Throughout the past year, major multinational companies have been some of the biggest investors in cleaner and greener technology, and this has resulted in a series of consumer products that are friendlier to the environment, from smart meters to computer monitors and televisions.
The latest large investment came from Korean electronics company Samsung, which announced on August 10 an €11 million ($15 million) deal with Nanosys whose nano-particle technology will be used to help improve efficiency and lower the cost of thin-film solar cells. Other heavy investors in green technology include Chevron, which is investigating the possibility of making fuel from algae, electronic manufacturers General Electric (GE) and Japanese corporation Fujitsu.
Such investments have already resulted in the development of products such as the Nucleus, a smart meter unveiled by GE in July. The Nucleus gathers and stores data, informing consumers about their real-time household electricity consumption through the use of PC and smartphone applications. The device is scheduled to be released first in America early in 2011 and is expected to retail for around $149-$199 (€115-155).

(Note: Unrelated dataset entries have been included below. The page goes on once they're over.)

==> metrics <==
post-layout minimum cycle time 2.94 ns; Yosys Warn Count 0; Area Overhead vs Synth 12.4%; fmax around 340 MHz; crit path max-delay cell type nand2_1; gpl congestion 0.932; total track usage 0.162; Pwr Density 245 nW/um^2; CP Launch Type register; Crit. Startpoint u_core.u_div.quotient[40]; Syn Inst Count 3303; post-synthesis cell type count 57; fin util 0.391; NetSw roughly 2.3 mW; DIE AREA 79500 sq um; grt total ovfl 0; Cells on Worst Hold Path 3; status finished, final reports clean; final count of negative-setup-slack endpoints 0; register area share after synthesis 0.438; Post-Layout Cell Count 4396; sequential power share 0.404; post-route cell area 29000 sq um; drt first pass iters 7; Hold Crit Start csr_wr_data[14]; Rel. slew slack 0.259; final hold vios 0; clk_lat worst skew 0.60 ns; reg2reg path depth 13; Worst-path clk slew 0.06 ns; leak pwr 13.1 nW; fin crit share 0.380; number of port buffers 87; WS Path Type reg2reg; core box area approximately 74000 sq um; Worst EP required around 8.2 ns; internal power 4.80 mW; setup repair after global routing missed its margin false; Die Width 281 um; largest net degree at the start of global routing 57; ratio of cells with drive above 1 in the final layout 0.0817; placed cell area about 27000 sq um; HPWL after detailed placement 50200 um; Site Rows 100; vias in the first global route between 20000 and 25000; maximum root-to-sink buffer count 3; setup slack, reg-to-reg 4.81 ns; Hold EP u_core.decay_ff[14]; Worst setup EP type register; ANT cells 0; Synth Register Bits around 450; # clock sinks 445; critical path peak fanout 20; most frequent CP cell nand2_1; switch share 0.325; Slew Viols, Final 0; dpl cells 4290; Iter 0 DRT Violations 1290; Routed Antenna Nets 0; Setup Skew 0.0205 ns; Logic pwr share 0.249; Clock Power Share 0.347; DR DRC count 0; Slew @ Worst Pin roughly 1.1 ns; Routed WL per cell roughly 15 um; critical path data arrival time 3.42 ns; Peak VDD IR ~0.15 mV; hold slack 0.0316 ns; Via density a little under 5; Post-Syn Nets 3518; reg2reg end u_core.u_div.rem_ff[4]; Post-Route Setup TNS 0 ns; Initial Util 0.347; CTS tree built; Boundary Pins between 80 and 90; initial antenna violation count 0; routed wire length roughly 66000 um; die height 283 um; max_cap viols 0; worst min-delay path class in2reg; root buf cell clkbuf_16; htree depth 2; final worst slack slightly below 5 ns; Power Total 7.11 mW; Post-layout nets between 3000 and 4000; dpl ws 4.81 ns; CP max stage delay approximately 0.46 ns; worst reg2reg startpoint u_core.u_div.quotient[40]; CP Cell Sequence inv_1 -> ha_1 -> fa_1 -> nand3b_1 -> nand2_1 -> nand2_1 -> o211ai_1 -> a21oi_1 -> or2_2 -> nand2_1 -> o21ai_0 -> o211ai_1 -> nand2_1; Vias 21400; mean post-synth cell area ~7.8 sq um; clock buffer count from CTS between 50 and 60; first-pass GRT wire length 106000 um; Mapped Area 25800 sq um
**src/sv/cfp_pkg.sv**
```systemverilog
`default_nettype none

package cfp_pkg;

    localparam int PORT_COUNT_DEF = 4;
    localparam int MAX_DATA       = 6;
    localparam int SET_BYTES      = 20;
    localparam int PORT_STRIDE    = 9;
    localparam int REPLY_LEN      = 35;

    localparam logic [7:0] SYNC_BYTE = 8'hf5;
    localparam logic [7:0] CMD_WRITE = 8'h8a;
    localparam logic [7:0] CMD_READ  = 8'h8b;
    localparam logic [7:0] CMD_REPLY = 8'h8c;
    localparam logic [7:0] TRL_WRITE = 8'h26;
    localparam logic [7:0] TRL_END   = 8'hfa;
    localparam logic [7:0] TRL_REPLY = 8'h27;

    // F5 + 8A + 26 + FA and F5 + 8C + 27 + FA
    localparam logic [15:0] WR_SUM_INIT = 16'h029f;
    localparam logic [15:0] RD_SUM_INIT = 16'h02a2;

    localparam logic [7:0] CODE_LOCAL_IP   = 8'd0;
    localparam logic [7:0] CODE_LOCAL_PORT = 8'd1;
    localparam logic [7:0] CODE_SUBNET     = 8'd2;
    localparam logic [7:0] CODE_GATEWAY    = 8'd3;
    localparam logic [7:0] CODE_MAC        = 8'd4;
    localparam logic [7:0] CODE_REMOTE_IP  = 8'd5;
    localparam logic [7:0] CODE_REMOTE_PRT = 8'd9;
    localparam logic [7:0] CODE_PROTOCOL   = 8'd13;
    localparam logic [7:0] CODE_MODE       = 8'd14;
    localparam logic [7:0] CODE_BAUD       = 8'd15;

    typedef struct packed {
        logic       valid;
        logic       is_port;
        logic [4:0] offset;
    } dst_t;

    typedef struct packed {
        logic       reply;
        logic       commit;
        logic       baud;
        logic [1:0] port;
        logic       is_port;
        logic [4:0] offset;
        logic [2:0] len;
    } req_t;

    function automatic logic [2:0] frame_len(input logic [7:0] code, input logic [2:0] prev);
        logic [2:0] len;
        begin
            case (code) inside
                8'd0, 8'd2, 8'd3, [8'd5:8'd8]: len = 3'd4;
                8'd1, [8'd9:8'd12]:            len = 3'd2;
                8'd4:                          len = 3'd6;
                [8'd13:8'd15]:                 len = 3'd1;
                default:                       len = prev;
            endcase
            return len;
        end
    endfunction

    function automatic dst_t dest_of(input logic [7:0] code);
        dst_t d;
        begin
            d = '0;
            case (code)
                CODE_LOCAL_IP:   d = '{1'b1, 1'b0, 5'd0};
                CODE_LOCAL_PORT: d = '{1'b1, 1'b0, 5'd4};
                CODE_SUBNET:     d = '{1'b1, 1'b0, 5'd6};
                CODE_GATEWAY:    d = '{1'b1, 1'b0, 5'd10};
                CODE_MAC:        d = '{1'b1, 1'b0, 5'd14};
                CODE_REMOTE_IP:  d = '{1'b1, 1'b1, 5'd0};
                CODE_REMOTE_PRT: d = '{1'b1, 1'b1, 5'd4};
                CODE_PROTOCOL:   d = '{1'b1, 1'b1, 5'd6};
                CODE_MODE:       d = '{1'b1, 1'b1, 5'd7};
                CODE_BAUD:       d = '{1'b1, 1'b1, 5'd8};
                default:         d = '0;
            endcase
            return d;
        end
    endfunction

endpackage

`default_nettype wire

```
**src/sv/config_frame_parser_unit.sv**
```systemverilog
// Configuration frame parser for up to four serial ports sharing one parser.
// Each input transaction is one received byte (s_tdata) with the port that
// delivered it (s_tuser); bytes from ports at or above PORT_COUNT are dropped.
// The parser handles each accepted byte as it arrives. A verified write frame
// is committed into the settings RAM one byte per cycle (1 to 6 bytes), and a
// read request F5 8B streams a 35-byte reply out of the same RAM, each byte
// passing a RAM read state and then the output register, so a reply holds off
// input until its last byte is loaded, plus output stalls. Code 15 also emits
// one baud-change transaction with m_tuser high. The settings RAM comes out of
// reset as all zeros through per-entry valid bits; no clearing pass is needed.
`default_nettype none

module config_frame_parser_unit #(
    parameter int PORT_COUNT = cfp_pkg::PORT_COUNT_DEF
) (
    input  wire logic       clk,
    input  wire logic       rst_n,
    input  wire logic       s_tvalid,
    output logic            s_tready,
    input  wire logic [7:0] s_tdata,   // [7:0] rx_byte
    input  wire logic [1:0] s_tuser,   // [1:0] port
    output logic            m_tvalid,
    input  wire logic       m_tready,
    output logic      [7:0] m_tdata,   // [7:0] out_byte
    output logic            m_tuser,   // [0] out_kind
    output logic            m_tlast
);

    localparam int DEPTH  = cfp_pkg::SET_BYTES + cfp_pkg::PORT_STRIDE * PORT_COUNT;
    localparam int ADDR_W = $clog2(DEPTH);

    logic              busy;
    logic              acc;
    cfp_pkg::req_t     req;
    logic [2:0]        data_idx;
    logic [7:0]        data_byte;
    logic              mem_we;
    logic [ADDR_W-1:0] mem_waddr;
    logic [7:0]        mem_wdata;
    logic              mem_re;
    logic [ADDR_W-1:0] mem_raddr;
    logic [7:0]        mem_rdata;

    assign s_tready = !busy;
    assign acc      = s_tvalid && s_tready && (int'(s_tuser) < PORT_COUNT);

    cfp_parser u_parser (
        .clk       (clk),
        .rst_n     (rst_n),
        .acc       (acc),
        .rx_byte   (s_tdata),
        .port      (s_tuser),
        .data_idx  (data_idx),
        .data_byte (data_byte),
        .req       (req)
    );

    cfp_mem #(
        .DEPTH  (DEPTH),
        .ADDR_W (ADDR_W)
    ) u_mem (
        .clk   (clk),
        .rst_n (rst_n),
        .we    (mem_we),
        .waddr (mem_waddr),
        .wdata (mem_wdata),
        .re    (mem_re),
        .raddr (mem_raddr),
        .rdata (mem_rdata)
    );

    cfp_seq #(
        .DEPTH  (DEPTH),
        .ADDR_W (ADDR_W)
    ) u_seq (
        .clk       (clk),
        .rst_n     (rst_n),
        .req       (req),
        .busy      (busy),
        .data_idx  (data_idx),
        .data_byte (data_byte),
        .mem_we    (mem_we),
        .mem_waddr (mem_waddr),
        .mem_wdata (mem_wdata),
        .mem_re    (mem_re),
        .mem_raddr (mem_raddr),
        .mem_rdata (mem_rdata),
        .out_valid (m_tvalid),
        .out_ready (m_tready),
        .out_kind  (m_tuser),
        .out_byte  (m_tdata),
        .out_last  (m_tlast)
    );

endmodule

`default_nettype wire

```
**src/sv/cfp_mem.sv**
```systemverilog
`default_nettype none

module cfp_mem #(
    parameter int DEPTH  = 56,
    parameter int ADDR_W = $clog2(DEPTH)
) (
    input  wire logic              clk,
    input  wire logic              rst_n,
    input  wire logic              we,
    input  wire logic [ADDR_W-1:0] waddr,
    input  wire logic [7:0]        wdata,
    input  wire logic              re,
    input  wire logic [ADDR_W-1:0] raddr,
    output logic      [7:0]        rdata
);

    logic [7:0]       mem [DEPTH];
    logic [DEPTH-1:0] valid_reg;
    logic [7:0]       rdata_reg;
    logic             rvalid_reg;

    always_ff @(posedge clk)
    begin
        if (we)
        begin
            mem[waddr] <= wdata;
        end
        if (re)
        begin
            rdata_reg <= mem[raddr];
        end
    end

    // entries never written read as zero
    always_ff @(posedge clk or negedge rst_n)
    begin
        if (!rst_n)
        begin
            valid_reg  <= '0;
            rvalid_reg <= 1'b0;
        end
        else
        begin
            if (we)
            begin
                valid_reg[waddr] <= 1'b1;
            end
            if (re)
            begin
                rvalid_reg <= valid_reg[raddr];
            end
        end
    end

    assign rdata = rvalid_reg ? rdata_reg : 8'h00;

endmodule

`default_nettype wire

```
**src/sv/cfp_parser.sv**
```systemverilog
`default_nettype none

module cfp_parser (
    input  wire logic          clk,
    input  wire logic          rst_n,
    input  wire logic          acc,
    input  wire logic [7:0]    rx_byte,
    input  wire logic [1:0]    port,
    input  wire logic [2:0]    data_idx,
    output logic      [7:0]    data_byte,
    output cfp_pkg::req_t      req
);

    typedef enum logic [2:0] {
        PH_F5,
        PH_8X,
        PH_DATA,
        PH_26,
        PH_FA,
        PH_SUM
    } phase_t;

    phase_t         phase_reg, phase_next;
    logic [2:0]     count_reg, count_next;
    logic [2:0]     flen_reg, flen_next;
    logic [7:0]     code_reg, code_next;
    logic [7:0]     sum_hi_reg, sum_hi_next;
    logic           sum_idx_reg, sum_idx_next;
    logic [15:0]    sum_reg, sum_next;
    logic [7:0]     data_reg [cfp_pkg::MAX_DATA];
    logic           data_we;
    logic [2:0]     data_waddr;
    cfp_pkg::dst_t  dst;

    assign dst        = cfp_pkg::dest_of(code_reg);
    assign data_waddr = count_reg - 3'd1;
    assign data_byte  = data_reg[data_idx];

    always_comb
    begin
        phase_next   = phase_reg;
        count_next   = count_reg;
        flen_next    = flen_reg;
        code_next    = code_reg;
        sum_hi_next  = sum_hi_reg;
        sum_idx_next = sum_idx_reg;
        sum_next     = sum_reg;
        data_we      = 1'b0;
        req          = '0;
        req.port     = port;
        req.is_port  = dst.is_port;
        req.offset   = dst.offset;
        req.len      = flen_reg;
        if (acc)
        begin
            unique case (phase_reg)
                PH_F5:
                begin
                    if (rx_byte == cfp_pkg::SYNC_BYTE)
                    begin
                        phase_next = PH_8X;
                    end
                end
                PH_8X:
                begin
                    if (rx_byte == cfp_pkg::CMD_WRITE)
                    begin
                        phase_next = PH_DATA;
                        count_next = 3'd0;
                        sum_next   = cfp_pkg::WR_SUM_INIT;
                    end
                    else if (rx_byte == cfp_pkg::CMD_READ)
                    begin
                        req.reply  = 1'b1;
                        phase_next = PH_F5;
                    end
                end
                PH_DATA:
                begin
                    sum_next = sum_reg + {8'h00, rx_byte};
                    if (count_reg == 3'd0)
                    begin
                        code_next = rx_byte;
                        flen_next = cfp_pkg::frame_len(rx_byte, flen_reg);
                    end
                    else if (32'(data_waddr) < cfp_pkg::MAX_DATA)
                    begin
                        data_we = 1'b1;
                    end
                    if (count_reg == flen_next)
                    begin
                        phase_next = PH_26;
                    end
                    else
                    begin
                        count_next = count_reg + 3'd1;
                    end
                end
                PH_26:
                begin
                    phase_next = (rx_byte == cfp_pkg::TRL_WRITE) ? PH_FA : PH_F5;
                end
                PH_FA:
                begin
                    if (rx_byte == cfp_pkg::TRL_END)
                    begin
                        phase_next   = PH_SUM;
                        sum_idx_next = 1'b0;
                    end
                    else
                    begin
                        phase_next = PH_F5;
                    end
                end
                PH_SUM:
                begin
                    if (!sum_idx_reg)
                    begin
                        sum_hi_next  = rx_byte;
                        sum_idx_next = 1'b1;
                    end
                    else
                    begin
                        phase_next = PH_F5;
                        if (sum_reg == {sum_hi_reg, rx_byte} && dst.valid)
                        begin
                            req.commit = 1'b1;
                            req.baud   = (code_reg == cfp_pkg::CODE_BAUD);
                        end
                    end
                end
                default:
                begin
                    phase_next = PH_F5;
                end
            endcase
        end
    end

    always_ff @(posedge clk)
    begin
        if (data_we)
        begin
            data_reg[data_waddr] <= rx_byte;
        end
    end

    always_ff @(posedge clk or negedge rst_n)
    begin
        if (!rst_n)
        begin
            phase_reg   <= PH_F5;
            count_reg   <= 3'd0;
            flen_reg    <= 3'd0;
            code_reg    <= 8'h00;
            sum_hi_reg  <= 8'h00;
            sum_idx_reg <= 1'b0;
            sum_reg     <= 16'h0000;
        end
        else
        begin
            phase_reg   <= phase_next;
            count_reg   <= count_next;
            flen_reg    <= flen_next;
            code_reg    <= code_next;
            sum_hi_reg  <= sum_hi_next;
            sum_idx_reg <= sum_idx_next;
            sum_reg     <= sum_next;
        end
    end

endmodule

`default_nettype wire

```
**src/sv/cfp_seq.sv**
```systemverilog
`default_nettype none

module cfp_seq #(
    parameter int DEPTH  = 56,
    parameter int ADDR_W = $clog2(DEPTH)
) (
    input  wire logic              clk,
    input  wire logic              rst_n,
    input  wire cfp_pkg::req_t     req,
    output logic                   busy,
    output logic [2:0]             data_idx,
    input  wire logic [7:0]        data_byte,
    output logic                   mem_we,
    output logic [ADDR_W-1:0]      mem_waddr,
    output logic [7:0]             mem_wdata,
    output logic                   mem_re,
    output logic [ADDR_W-1:0]      mem_raddr,
    input  wire logic [7:0]        mem_rdata,
    output logic                   out_valid,
    input  wire logic              out_ready,
    output logic                   out_kind,
    output logic [7:0]             out_byte,
    output logic                   out_last
);

    localparam logic [5:0] POS_SYNC   = 6'd0;
    localparam logic [5:0] POS_CMD    = 6'd1;
    localparam logic [5:0] POS_SET    = 6'd2;
    localparam logic [5:0] POS_PORT   = 6'(2 + cfp_pkg::SET_BYTES);
    localparam logic [5:0] POS_TRL0   = 6'(POS_PORT + cfp_pkg::PORT_STRIDE);
    localparam logic [5:0] POS_TRL1   = 6'(POS_TRL0 + 1);
    localparam logic [5:0] POS_SUM_HI = 6'(POS_TRL0 + 2);
    localparam logic [5:0] POS_SUM_LO = 6'(cfp_pkg::REPLY_LEN - 1);

    typedef enum logic [2:0] {
        S_IDLE,
        S_RD,
        S_EMIT,
        S_WR,
        S_BAUD
    } state_t;

    state_t            state_reg, state_next;
    logic [5:0]        idx_reg, idx_next;
    logic [2:0]        cnt_reg, cnt_next;
    logic [15:0]       sum_reg, sum_next;
    logic [1:0]        port_reg, port_next;
    logic              is_port_reg, is_port_next;
    logic [4:0]        offset_reg, offset_next;
    logic [2:0]        len_reg, len_next;
    logic              baud_reg, baud_next;
    logic              ovalid_reg, ovalid_next;
    logic              okind_reg, okind_next;
    logic [7:0]        obyte_reg, obyte_next;
    logic              olast_reg, olast_next;
    logic              out_free;
    logic              from_mem;
    logic [ADDR_W-1:0] port_base;
    logic [7:0]        reply_byte;

    assign out_free  = !ovalid_reg || out_ready;
    assign port_base = ADDR_W'(cfp_pkg::SET_BYTES)
                     + ADDR_W'(port_reg) * ADDR_W'(cfp_pkg::PORT_STRIDE);
    assign from_mem  = (idx_reg >= POS_SET) && (idx_reg < POS_TRL0);

    assign mem_re    = (state_reg == S_RD) && from_mem;
    assign mem_raddr = (idx_reg < POS_PORT) ? ADDR_W'(idx_reg - POS_SET)
                                            : port_base + ADDR_W'(idx_reg - POS_PORT);
    assign mem_we    = (state_reg == S_WR);
    assign mem_waddr = is_port_reg ? port_base + ADDR_W'(offset_reg) + ADDR_W'(cnt_reg)
                                   : ADDR_W'(offset_reg) + ADDR_W'(cnt_reg);
    assign mem_wdata = data_byte;
    assign data_idx  = (state_reg == S_WR) ? cnt_reg : 3'd0;

    assign busy      = (state_reg != S_IDLE);
    assign out_valid = ovalid_reg;
    assign out_kind  = okind_reg;
    assign out_byte  = obyte_reg;
    assign out_last  = olast_reg;

    always_comb
    begin
        case (idx_reg)
            POS_SYNC:   reply_byte = cfp_pkg::SYNC_BYTE;
            POS_CMD:    reply_byte = cfp_pkg::CMD_REPLY;
            POS_TRL0:   reply_byte = cfp_pkg::TRL_REPLY;
            POS_TRL1:   reply_byte = cfp_pkg::TRL_END;
            POS_SUM_HI: reply_byte = sum_reg[15:8];
            POS_SUM_LO: reply_byte = sum_reg[7:0];
            default:    reply_byte = mem_rdata;
        endcase
    end

    always_comb
    begin
        state_next   = state_reg;
        idx_next     = idx_reg;
        cnt_next     = cnt_reg;
        sum_next     = sum_reg;
        port_next    = port_reg;
        is_port_next = is_port_reg;
        offset_next  = offset_reg;
        len_next     = len_reg;
        baud_next    = baud_reg;
        ovalid_next  = ovalid_reg && !out_ready;
        okind_next   = okind_reg;
        obyte_next   = obyte_reg;
        olast_next   = olast_reg;
        unique case (state_reg)
            S_IDLE:
            begin
                port_next    = req.port;
                is_port_next = req.is_port;
                offset_next  = req.offset;
                len_next     = req.len;
                baud_next    = req.baud;
                if (req.reply)
                begin
                    idx_next   = POS_SYNC;
                    sum_next   = cfp_pkg::RD_SUM_INIT;
                    state_next = S_RD;
                end
                else if (req.commit)
                begin
                    cnt_next   = 3'd0;
                    state_next = S_WR;
                end
            end
            S_RD:
            begin
                state_next = S_EMIT;
            end
            S_EMIT:
            begin
                if (out_free)
                begin
                    ovalid_next = 1'b1;
                    okind_next  = 1'b0;
                    obyte_next  = reply_byte;
                    olast_next  = (idx_reg == POS_SUM_LO);
                    if (from_mem)
                    begin
                        sum_next = sum_reg + {8'h00, mem_rdata};
                    end
                    if (idx_reg == POS_SUM_LO)
                    begin
                        state_next = S_IDLE;
                    end
                    else
                    begin
                        idx_next   = idx_reg + 6'd1;
                        state_next = S_RD;
                    end
                end
            end
            S_WR:
            begin
                cnt_next = cnt_reg + 3'd1;
                if (cnt_reg == len_reg - 3'd1)
                begin
                    state_next = baud_reg ? S_BAUD : S_IDLE;
                end
            end
            S_BAUD:
            begin
                if (out_free)
                begin
                    ovalid_next = 1'b1;
                    okind_next  = 1'b1;
                    obyte_next  = data_byte;
                    olast_next  = 1'b1;
                    state_next  = S_IDLE;
                end
            end
            default:
            begin
                state_next = S_IDLE;
            end
        endcase
    end

    always_ff @(posedge clk or negedge rst_n)
    begin
        if (!rst_n)
        begin
            state_reg   <= S_IDLE;
            idx_reg     <= 6'd0;
            cnt_reg     <= 3'd0;
            sum_reg     <= 16'h0000;
            port_reg    <= 2'd0;
            is_port_reg <= 1'b0;
            offset_reg  <= 5'd0;
            len_reg     <= 3'd0;
            baud_reg    <= 1'b0;
            ovalid_reg  <= 1'b0;
            okind_reg   <= 1'b0;
            obyte_reg   <= 8'h00;
            olast_reg   <= 1'b0;
        end
        else
        begin
            state_reg   <= state_next;
            idx_reg     <= idx_next;
            cnt_reg     <= cnt_next;
            sum_reg     <= sum_next;
            port_reg    <= port_next;
            is_port_reg <= is_port_next;
            offset_reg  <= offset_next;
            len_reg     <= len_next;
            baud_reg    <= baud_next;
            ovalid_reg  <= ovalid_next;
            okind_reg   <= okind_next;
            obyte_reg   <= obyte_next;
            olast_reg   <= olast_next;
        end
    end

endmodule

`default_nettype wire

```
--- src/hw/rtl/lrz_plot.sv ---
// Plot mapping: x*2.5+120, z*1.5+50 and whole z, truncated toward zero, clamped to 16 bits.
// Depends on lrz_pkg.
module lrz_plot #(
  parameter int unsigned FRAC_BITS = lrz_pkg::FRAC_BITS_DEF
) (
  input  logic signed [lrz_pkg::STATE_W-1:0] nx_i,
  input  logic signed [lrz_pkg::STATE_W-1:0] nz_i,
  output logic signed [lrz_pkg::PIX_W-1:0]   pixel_x_o,
  output logic signed [lrz_pkg::PIX_W-1:0]   pixel_y_o,
  output logic signed [lrz_pkg::PIX_W-1:0]   z_whole_o
);
  import lrz_pkg::*;

  localparam int unsigned NW = FRAC_BITS + 36;
  localparam logic signed [NW-1:0] OFS_X  = NW'(64'sd240 <<< FRAC_BITS);
  localparam logic signed [NW-1:0] OFS_Y  = NW'(64'sd100 <<< FRAC_BITS);
  localparam logic signed [NW-1:0] BIAS_H = NW'((64'sd1 <<< (FRAC_BITS + 1)) - 64'sd1);
  localparam logic signed [NW-1:0] BIAS_W = NW'((64'sd1 <<< FRAC_BITS) - 64'sd1);

  function automatic logic signed [PIX_W-1:0] sat16(input logic signed [NW-1:0] v);
    if (v > NW'(32767)) begin
      return 16'sh7FFF;
    end else if (v < -NW'(32768)) begin
      return 16'sh8000;
    end
    return PIX_W'(v);
  endfunction

  logic signed [NW-1:0] nx_w, nz_w;
  logic signed [NW-1:0] px_num, py_num;
  logic signed [NW-1:0] px_adj, py_adj, zw_adj;

  always_comb begin
    nx_w   = NW'(nx_i);
    nz_w   = NW'(nz_i);
    // (5x + 240) / 2 and (3z + 100) / 2 in raw fixed point
    px_num = (nx_w <<< 2) + nx_w + OFS_X;
    py_num = (nz_w <<< 1) + nz_w + OFS_Y;
    // bias negatives so the shift truncates toward zero
    px_adj = px_num + (px_num[NW-1] ? BIAS_H : '0);
    py_adj = py_num + (py_num[NW-1] ? BIAS_H : '0);
    zw_adj = nz_w + (nz_w[NW-1] ? BIAS_W : '0);
    pixel_x_o = sat16(px_adj >>> (FRAC_BITS + 1));
    pixel_y_o = sat16(py_adj >>> (FRAC_BITS + 1));
    z_whole_o = sat16(zw_adj >>> FRAC_BITS);
  end

endmodule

Fujitsu released their L and SL line of LED computer monitors which the company claims reduces energy consumption by 46 percent. The use of LED technology also removes harmful mercury substances from the manufacturing process and the lighter weight of the monitors allows for a 25 percent reduction in raw materials. The SL22W-1 56cm (22") monitors retail for around €200.
Samsung already sells a series of LED TVs; known as series 7, the TV has been awarded the eco label status by the European Union. Samsung claims televisions within the series, such as the UE40B7000, use 44 percent less energy per year than other TVs, require 17 percent less materials, and, due to the use of LED technology, no mercury is used in their manufacture. Samsung series 7 LED TVs such as the 55" UN55C700 retail for around €2000.